◆ Saved data entries ◆
### src/rtl/shader_pkg.sv
// Shared types for the shader upload path: instruction word, scheduler
// state encoding and the default shader memory depth.
package shader_pkg;

  localparam int NUM_INSTR_DEF = 8;

  typedef logic [7:0] instr_t;

  typedef enum logic [1:0] {
    ST_IDLE  = 2'd0,
    ST_ALIGN = 2'd1,
    ST_LOAD  = 2'd2
  } load_state_t;

endpackage

### src/rtl/sync_fifo.sv
// Single-clock FIFO with flush; a flush and a push in the same cycle leave
// exactly the pushed word in the FIFO.
module sync_fifo #(
  parameter int WIDTH = 8,
  parameter int DEPTH = 4
) (
  input  logic                   clk_i,
  input  logic                   rst_ni,
  input  logic                   flush_i,
  input  logic                   push_i,
  input  logic                   pop_i,
  input  logic [WIDTH-1:0]       wdata_i,
  output logic [WIDTH-1:0]       rdata_o,
  output logic [$clog2(DEPTH):0] level_o,
  output logic                   full_o,
  output logic                   empty_o
);

  localparam int AW = $clog2(DEPTH);

  logic [WIDTH-1:0] mem_q [DEPTH];
  logic [WIDTH-1:0] mem_d [DEPTH];
  logic [AW-1:0]    rd_ptr_q, rd_ptr_d;
  logic [AW-1:0]    wr_ptr_q, wr_ptr_d;
  logic [AW:0]      count_q, count_d;
  logic             do_push, do_pop;

  assign full_o  = (count_q == (AW+1)'(DEPTH));
  assign empty_o = (count_q == '0);
  assign rdata_o = mem_q[rd_ptr_q];
  assign level_o = count_q;
  assign do_push = push_i & ~full_o;
  assign do_pop  = pop_i & ~empty_o & ~flush_i;

  always_comb begin
    mem_d    = mem_q;
    rd_ptr_d = rd_ptr_q;
    wr_ptr_d = wr_ptr_q;
    count_d  = count_q;
    // Flush first so a same-cycle push lands in the emptied FIFO.
    if (flush_i) begin
      rd_ptr_d = '0;
      wr_ptr_d = '0;
      count_d  = '0;
    end
    if (do_push) begin
      mem_d[wr_ptr_d] = wdata_i;
      wr_ptr_d        = wr_ptr_d + AW'(1);
    end
    if (do_pop) begin
      rd_ptr_d = rd_ptr_q + AW'(1);
    end
    count_d = count_d + (AW+1)'(do_push) - (AW+1)'(do_pop);
  end

  always_ff @(posedge clk_i or negedge rst_ni) begin
    if (!rst_ni) begin
      for (int i = 0; i < DEPTH; i++) begin
        mem_q[i] <= '0;
      end
      rd_ptr_q <= '0;
      wr_ptr_q <= '0;
      count_q  <= '0;
    end else begin
      mem_q    <= mem_d;
      rd_ptr_q <= rd_ptr_d;
      wr_ptr_q <= wr_ptr_d;
      count_q  <= count_d;
    end
  end

endmodule

### src/rtl/shader_load_scheduler.sv
// Buffers uploaded instruction bytes and writes them into the rotating shader
// memory only during idle windows (vblank with no execution shift).
module shader_load_scheduler
  import shader_pkg::*;
#(
  parameter int NUM_INSTR  = NUM_INSTR_DEF,
  parameter int FIFO_DEPTH = 4
) (
  input  logic       clk_i,
  input  logic       rst_ni,
  input  logic       prog_start_i,
  input  logic       wr_valid_i,
  input  logic [7:0] wr_data_i,
  output logic       wr_ready_o,
  input  logic       vblank_i,
  input  logic       exec_shift_i,
  output logic       mem_shift_o,
  output logic       mem_load_o,
  output logic [7:0] mem_instr_o,
  output logic       busy_o,
  output logic       done_o
);

  localparam int RW = $clog2(NUM_INSTR);
  localparam int LW = $clog2(FIFO_DEPTH) + 1;

  load_state_t   state_q, state_d;
  logic [RW-1:0] rot_q, rot_d;
  logic [RW-1:0] wptr_q, wptr_d;
  logic          window, load_active;
  logic          fifo_full, fifo_empty, fifo_push;
  logic [LW-1:0] fifo_level;
  instr_t        fifo_head;

  // Strobes are gated by the live window so they drop in the same cycle
  // vblank ends or execution shifts, whatever the registered state says.
  assign window      = vblank_i & ~exec_shift_i;
  assign load_active = window & (state_q == ST_LOAD) & ~fifo_empty;
  assign mem_load_o  = load_active;
  assign mem_shift_o = load_active | (window & (state_q == ST_ALIGN));
  assign mem_instr_o = load_active ? fifo_head : '0;
  assign done_o      = load_active & (wptr_q == RW'(NUM_INSTR - 1));
  assign busy_o      = ~fifo_empty;
  assign wr_ready_o  = ~fifo_full;
  assign fifo_push   = wr_valid_i & ~fifo_full;

  sync_fifo #(
    .WIDTH (8),
    .DEPTH (FIFO_DEPTH)
  ) u_fifo (
    .clk_i   (clk_i),
    .rst_ni  (rst_ni),
    .flush_i (prog_start_i),
    .push_i  (fifo_push),
    .pop_i   (load_active),
    .wdata_i (wr_data_i),
    .rdata_o (fifo_head),
    .level_o (fifo_level),
    .full_o  (fifo_full),
    .empty_o (fifo_empty)
  );

  always_comb begin
    rot_d   = rot_q + RW'(exec_shift_i | mem_shift_o);
    wptr_d  = prog_start_i ? '0 : wptr_q + RW'(load_active);
    state_d = state_q;
    // A restart re-targets slot 0, so any alignment in progress is stale.
    if (!window || prog_start_i) begin
      state_d = ST_IDLE;
    end else begin
      case (state_q)
        ST_IDLE: begin
          if (!fifo_empty) begin
            state_d = (rot_q == wptr_q) ? ST_LOAD : ST_ALIGN;
          end
        end
        ST_ALIGN: begin
          if (rot_q + RW'(1) == wptr_q) begin
            state_d = ST_LOAD;
          end
        end
        ST_LOAD: begin
          state_d = (fifo_level > LW'(1)) ? ST_LOAD : ST_IDLE;
        end
        default: state_d = ST_IDLE;
      endcase
    end
  end

  always_ff @(posedge clk_i or negedge rst_ni) begin
    if (!rst_ni) begin
      state_q <= ST_IDLE;
      rot_q   <= '0;
      wptr_q  <= '0;
    end else begin
      state_q <= state_d;
      rot_q   <= rot_d;
      wptr_q  <= wptr_d;
    end
  end

endmodule

### config.mk
export PLATFORM = sky130hd
export DESIGN_NAME = shader_load_scheduler
export DESIGN_NICKNAME = d
export VERILOG_FILES = /design/src/rtl/shader_pkg.sv /design/src/rtl/sync_fifo.sv /design/src/rtl/shader_load_scheduler.sv
export SDC_FILE = /design/constraint.sdc
export NUM_CORES = 1
export LEC_CHECK = 0
export BUFFER_PORTS_ARGS = -buffer_cell sky130_fd_sc_hd__buf_2
export CAP_MARGIN = 30
export CELL_PAD_IN_SITES_DETAIL_PLACEMENT = 0
export CELL_PAD_IN_SITES_GLOBAL_PLACEMENT = 1
export CORE_ASPECT_RATIO = 1.75
export CORE_MARGIN = 2
export CORE_UTILIZATION = 30
export CTS_CLUSTER_DIAMETER = 150
export DETAILED_ROUTE_END_ITERATION = 7
export HOLD_SLACK_MARGIN = 0.1
export PLACE_DENSITY_LB_ADDON = 0.15
export SLEW_MARGIN = 10
export SYNTH_ARGS = -nofsm -noshare
export SYNTH_HDL_FRONTEND = slang
export SYNTH_SLANG_ARGS = --single-unit
### constraint.sdc
create_clock -name clk_i -period 2.9 [get_ports clk_i]
set_input_delay 0 -clock clk_i [delete_from_list [all_inputs] [get_ports clk_i]]
set_output_delay 0 -clock clk_i [all_outputs]
set_load 0.02 [all_outputs]
==> impl_results.md, run 1 <==
* Status: finished clean
* TritonCTS Buffers at 5
* Final std cell area, no fill at 2950 um^2
* Final Cycle Share at 79.9%
* Fmax at 431 MHz
* CTS max path bufs at 2
* Top sig layer: met4
* Synth Warn # at 0
* CP peak stage delay at 590 ps
* Vias in the first global route at 1741
* Die Width at 72.1 um
* Final setup viols at 0
* Setup Buffers After CTS at 0
* Die Height at 123 um
* Later-pin clock latency in the skew report at 290 ps
* P per Cell Area at 812 nW/um^2
* CP Max Fanout at 6
* Final hold violations at 0
* Worst Tran Pin Value at 590 ps
* Ant diodes at 0
* Asr flop ratio synth at 100%
* Clock root buffer: clkbuf_16
* Remaining antenna violation count at 0
* Placed Area at 2670 um^2
* Row count at 43
* 1st-pass router iterations at 4
* Worst Setup End Kind: flop
* Worst path cell trace: or3b_1 -> nand2_2 -> ha_1 -> inv_1 -> ha_1 -> inv_1 -> fa_1 -> xor2_1
* Die ar. at 8880 um^2
* Routed vias at 1541
* Mapped Cells at 175
* Clk pin slew, worst setup/hold paths at 60 ps
* Clock Skew at 3.23 ps
* Seq cells post-synth at 47
* Initial antenna violation count at 0
* Grt ovf at 0
* Library cells used by synthesis at 38
* Top_reg_cell synth: dfrtp_1
* MaxCap Viol Count at 0
* WHS Path Cells at 3
* Post-synth EDFFs at 0
* P_leak at 1.39 nW
* Synth area leaders: dfrtp_1 (48%), mux2_2 (14%), mux4_2 (7.4%)
* 1st-iter DRT viols at 76
* Sequential element share of the synthesized area at 48.3%
* GRT Total Usage at 13.0%
* Routed wl met3 at 143 um
* Synthesis-to-layout area growth at 21.1%
* Num ports at 27
* H-tree lvl count at 2
* Cts repair resizes at 0
* Startpoint type of the worst setup path: flop
* Pin count of the biggest net entering global routing at 29
* Initial Util at 30.8%
* Critical Path RT at 3070 ps
* Max-slew violation count at 0
* Final Net Count at 242
* Post-Syn Nets at 201
* FILL cells at 786
* DRT met1 WL at 1980 um
* First-pass GRT wire length at 8630 um
* Post-CTS Hold Fix Bufs at 12
* Vias per inst at 5.02
* RSZ-0062 raised after global routing: false
* Share of post-route cells with drive strength above 1 at 37.3%
* Area of the core at 7910 um^2
* Clk sink count at 47
* Count leader, synth: dfrtp_1
* Met2 wire length at 2840 um
* Final wirelength at 5060 um
* FF+latch area at 1180 um^2
* Biggest area consumer among synthesized cells: dfrtp_1
* Top cell type's share of synthesized area at 48.3%
* Commonest cells in the netlist: dfrtp_1 (47), mux2_2 (31), ha_1 (11)
* Setup_tns at 0 ps
* Routed WL per cell at 16.5 um
* Worst path slowest cell: or3b_1
* Crit Path Class: reg -> reg
* Synth Cell Area at 2430 um^2
* Multi-input gate area at 1180 um^2
* Drt drc at 0
* Port buffer count at 26
* HP Class: in -> reg
* Worst path arrival time at 2490 ps
* Worst rel slew slack at 60.6%
* Dpl hpwl at 3770 um
* Worst VDD drop at 401 uV
* Worst Reg2Reg Path Length in Cells at 8
* Post-Syn Area per Cell at 13.9 um^2
* Period minus WS final at 2320 ps
* GPL Wtd Cong at 0.679
* CTS tree: done
## final timing paths
| path | start | end | slack, ps |
|---|---|---|---|
| min | wr_valid_i | u_fifo.wr_ptr_q[0] | 120 |
| min reg2reg | u_fifo.mem_q[11] | u_fifo.mem_q[11] | 490 |
| max reg2reg | u_fifo.level_o[1] | u_fifo.level_o[2] | 580 |
| max | u_fifo.level_o[1] | u_fifo.level_o[2] | 580 |
| min in group asynchronous | rst_ni | u_fifo.mem_q[14] | 210 |
| max in group asynchronous | rst_ni | u_fifo.mem_q[8] | 2170 |
## cell type report
class | instances | area share [%]
multi-input combinational | 113 | 40.2
sequential | 47 | 39.9
timing repair buffer | 41 | 9.68
clock buffer | 7 | 5.18
tap | 90 | 3.82
inverter | 8 | 1.02
clock inverter | 1 | 0.255
## kinds of logic after synthesis
family,after synthesis,share of synthesized area [%]
AOI/OAI and AO/OA,13,3.85
xor gates and xnor gates,10,4.21
adders and majority gates,12,6.47
buffers and inverters,15,3.08
DFF,47,48.3
muxes,41,22.7
and+or+nand+nor,37,11.4
## registers in the layout, indices dropped and copies added (netlist names)
register         cells
wptr_q               3
u_fifo.wr_ptr_q      2
rot_q                3
u_fifo.rd_ptr_q      2
u_fifo.mem_q        32
u_fifo.level_o       3
state_q              2
## power breakdown
group | switching (W) | internal [W] | leakage [nW]
Clock | 0.000241 | 0.000367 | 0.0761
Combinational | 0.000303 | 0.000411 | 0.722
Sequential | 0.000154 | 0.000918 | 0.588
Total | 0.000698 | 0.00170 | 1.39
## per-stage QoR
step / instances / util (%) / hold slack, ps / setup slack (ps) / power (W)
6_report: 307 / 37.3 / 117 / 582 / 0.00239
5_1_grt: 307 / 37.3 / 130 / 453 / 0.00256
4_1_cts: 307 / 37.3 / 113 / 563 / 0.00245
3_3_place_gp: 286 / 33.5 / 221 / 605 / 0.00173
2_1_floorplan: 175 / - / -296 / 506 / 0.00159
3_5_place_dp: 287 / 33.7 / 0.638 / 577 / 0.00181
## per-layer routing
metal / vias to the layer above / GRT usage (%)
li1: 711 / -
met1: 800 / 13.7
met2: 23 / 24.4
met3: 7 / 2.69
met4: 0 / 5.66
met5: - / 0
## layout by cell type, fill, tap and decap left out, types with 2 or more instances in the layout
cell type      count
ha_1              11
xor2_1             3
buf_4              2
clkbuf_16          5
xnor2_1            6
a21oi_1            2
o31ai_1            3
nand3_4            4
inv_1              8
nor2b_1            6
and3_1             9
a21o_1             2
dlygate4sd3_1     12
dfrtp_1           47
o21bai_1           2
nand3_1            2
buf_2             26
nand2b_1           2
mux2_1             2
mux4_2             8
clkbuf_8           2
nor2_1             4
mux2_2            31
## critical path: cells and delay by family (launching register included)
kind / cells / cell delay [ps]
flip-flops: 1 / 420
adder cells (fa/ha/maj): 3 / 730
buffers and inverters: 2 / 100
XOR/XNOR: 1 / 170
AND/OR/NAND/NOR: 2 / 780
Note: power is estimated with default switching activity, not from simulation.
==> inputs of run 2 (changes only) <==
clock period = 2 ns   (was 2.9 ns; I/O delays follow)
==> run 2 against run 1 <==
Against the previous run: the run now ends with negative setup slack left; sequential power increased by 44%; critical path depth unchanged; register-to-register slack got worse by 660 ps; via count increased by 4.2%; non-clock buffer count is 15 higher; worst hold slack got worse by 9.4 ps; power grew 47%; core utilization up 1.4 points; count of clock-buffer cells in the layout shrank 1; final cell count up 4.9%.
==> impl_results.md, run 2 (synthesized netlist as in run 1, its figures left out) <==
* Vias per inst at 4.99 (was 5.02)
* Share of post-route cells with drive strength above 1 at 44.4% (was 37.3%)
* Final hold violations at 0 (unchanged)
* Worst path cell trace: or3b_1 -> nand2_2 -> ha_1 -> inv_1 -> ha_2 -> inv_2 -> fa_2 -> inv_2 (was or3b_1 -> nand2_2 -> ha_1 -> inv_1 -> ha_1 -> inv_1 -> fa_1 -> xor2_1)
* Drt drc at 0 (unchanged)
* Die ar. at 8880 um^2 (unchanged)
* Status: finished with violations (was finished clean)
* Worst Tran Pin Value at 481 ps (was 590 ps)
* Max reg flops at 32 (unchanged)
* RSZ-0062 raised after global routing: true (was false)
* Clock Skew at 6.71 ps (was 3.23 ps)
* TritonCTS Buffers at 5 (unchanged)
* Dpl cells at 299 (was 287)
* Routed vias at 1606 (was 1541)
* 1st-iter DRT viols at 56 (was 76)
* Clk sink count at 47 (unchanged)
* Crit Path Class: reg -> reg (unchanged)
* Critical Path RT at 2190 ps (was 3070 ps)
* Most common cell after layout, fill and taps aside: dfrtp_1 (unchanged)
* Area of the core at 7910 um^2 (unchanged)
* MaxCap Viol Count at 0 (unchanged)
* GPL Wtd Cong at 0.692 (was 0.679)
* First-pass GRT wire length at 9080 um (was 8630 um)
* Port buffer count at 26 (unchanged)
* HP Class: in -> reg (unchanged)
* Dpl hpwl at 4090 um (was 3770 um)
* Cell mode on critical path: inv_2
* Worst path bufs/invs at 3 (was 2)
* Worst path slowest cell: fa_2 (was or3b_1)
* Worst path arrival time at 2270 ps (was 2490 ps)
* 1st-pass router iterations at 4 (unchanged)
* Row count at 43 (unchanged)
* CP peak stage delay at 520 ps (was 590 ps)
* Failing checks: negative setup slack
* Grt ovf at 0 (unchanged)
* Final Cycle Share at 104% (was 79.9%)
* Post-route insts no fill at 322 (was 307)
* Final Worst Setup Slack at -77.7 ps (was 582 ps)
* Die Height at 123 um (unchanged)
* Clk pin slew, worst setup/hold paths at 60 ps (about the same)
* CP delay by family, top: adder cells (was simple AND/OR/NAND/NOR gates)
* Final Core Density at 38.6% (was 37.3%)
* Fmax at 481 MHz (was 431 MHz)
* Worst VDD drop at 461 uV (was 401 uV)
* Max-slew violation count at 0 (unchanged)
* Worst Hold Slack at 107 ps (was 117 ps)
* Clock root buffer: clkbuf_16 (unchanged)
* Synthesis-to-layout area growth at 25.5% (was 21.1%)
* CTS tree: done (unchanged)
* Startpoint type of the worst setup path: flop (unchanged)
* Largest Register: u_fifo.mem_q (unchanged)
* Ant diodes at 0 (unchanged)
* Worst Setup End Kind: flop (unchanged)
* Most frequent cells in the layout: dfrtp_1 (47), mux2_2 (31), buf_2 (26) (unchanged)
* Final std cell area, no fill at 3060 um^2 (was 2950 um^2)
* Worst rel slew slack at 67.9% (was 60.6%)
* Pin count of the biggest net entering global routing at 20 (was 29)
* Routed WL per cell at 17.1 um (was 16.5 um)
* CP Max Fanout at 3 (was 6)
* Vias in the first global route at 1808 (was 1741)
* Initial antenna violation count at 0 (unchanged)
* Later-pin clock latency in the skew report at 290 ps (about the same)
* CTS max path bufs at 2 (unchanged)
* Final Net Count at 257 (was 242)
* P_leak at 1.45 nW (was 1.39 nW)
* Initial Util at 30.8% (unchanged)
* GRT Total Usage at 14.0% (was 13.0%)
* Num ports at 27 (unchanged)
* Placed Area at 2760 um^2 (was 2670 um^2)
* Die Width at 72.1 um (unchanged)
* H-tree lvl count at 2 (unchanged)
* Power Total at 0.00352 W (was 0.00239 W)
* P per Cell Area at 1150 nW/um^2 (was 812 nW/um^2)
* Final setup viols at 2 (was 0)
* Final wirelength at 5500 um (was 5060 um)
* Remaining antenna violation count at 0 (unchanged)
* FILL cells at 766 (was 786)
* Period minus WS final at 2080 ps (was 2320 ps)
-- run 2: cell count changes in the layout (fill, tap and decap cells not counted), sizes merged --
| cell | before | now |
|---|---|---|
| buf | 29 | 44 |
| clkbuf | 7 | 6 |
| clkinv | 0 | 1 |
-- run 2: power by group --
part,internal [W],switching (W)
Sequential,0.00133,0.000213
Combinational,0.000664,0.000488
Clock,0.000462,0.000359
Total,0.00246,0.00106
-- run 2: routing by layer --
layer / wire (um) / track usage, %
met5: 0 / 0
met2: 3250 / 26.7
met3: 169 / 2.93
met1: 1980 / 14.2
met4: 97 / 5.78
-- run 2: cell type report --
class	count	area (um^2)	area share (%)
Clock buffer	6	129	4.22
Tap cell	90	113	3.69
Clock inverter	2	12.5	0.410
Sequential cell	47	1180	38.5
Timing Repair Buffer	56	385	12.6
Inverter	8	30.0	0.983
Multi-Input combinational cell	113	1210	39.6
-- run 2: final timing paths --
kind,end,cells past startpoint,slack [ps],start
setup / recovery,u_fifo.level_o[1],8,-80,u_fifo.level_o[0]
hold reg to reg,u_fifo.mem_q[4],1,500,u_fifo.mem_q[4]
hold / removal,state_q[0],4,110,exec_shift_i
setup reg to reg,u_fifo.level_o[1],8,-80,u_fifo.level_o[0]
min in group asynchronous,u_fifo.mem_q[20],2,180,rst_ni
max in group asynchronous,u_fifo.mem_q[22],3,1230,rst_ni
-- run 2: worst register-to-register path, stage by stage, from the launching register on --
cell	delay, ps
dfrtp_1	410
or3b_1	430
nand2_2	100
ha_1	220
inv_1	60
ha_2	170
inv_2	40
fa_2	520
inv_2	30
-- run 2: per-stage QoR --
stage	TNS, ps	setup slack, ps
final	-79.7	-77.7
after global routing	-314	-183
after CTS	-104	-77.2
after detailed placement	-99.4	-74.5
after global placement	-59.4	-52.1
after floorplan	-233	-138
-- run 2: repair_timing --
action,CTS,global route
cloned,0,0
hold buffers,12,0
setup buffers,1,2
hold endpoints to repair,85,0
pin swaps,1,3
setup endpoints to repair,2,3
gates resized for setup,1,4
==> inputs of run 3 (changes only) <==
RECOVER_POWER = 25   (was not set)
==> run 3 against run 2 <==
Against the previous run: the flow still finishes with violations (negative setup slack); sequential cell count is the same; highest routed layer unchanged; non-clock buffer count did not move; clock skew hardly changed; routed wire length barely moved.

◆ INSTRUCTIONS FOR THE TASK ◆
In the entries above, find the line holding "export DETAILED_ROUTE_END_ITERATION = 7" and the line holding "Fmax at 431 MHz", then retype exactly those two lines and every line between them, and nothing else.

◆ RESULT FOR THIS EXERCISE ◆
export DETAILED_ROUTE_END_ITERATION = 7
export HOLD_SLACK_MARGIN = 0.1
export PLACE_DENSITY_LB_ADDON = 0.15
export SLEW_MARGIN = 10
export SYNTH_ARGS = -nofsm -noshare
export SYNTH_HDL_FRONTEND = slang
export SYNTH_SLANG_ARGS = --single-unit
### constraint.sdc
create_clock -name clk_i -period 2.9 [get_ports clk_i]
set_input_delay 0 -clock clk_i [delete_from_list [all_inputs] [get_ports clk_i]]
set_output_delay 0 -clock clk_i [all_outputs]
set_load 0.02 [all_outputs]
==> impl_results.md, run 1 <==
* Status: finished clean
* TritonCTS Buffers at 5
* Final std cell area, no fill at 2950 um^2
* Final Cycle Share at 79.9%
* Fmax at 431 MHz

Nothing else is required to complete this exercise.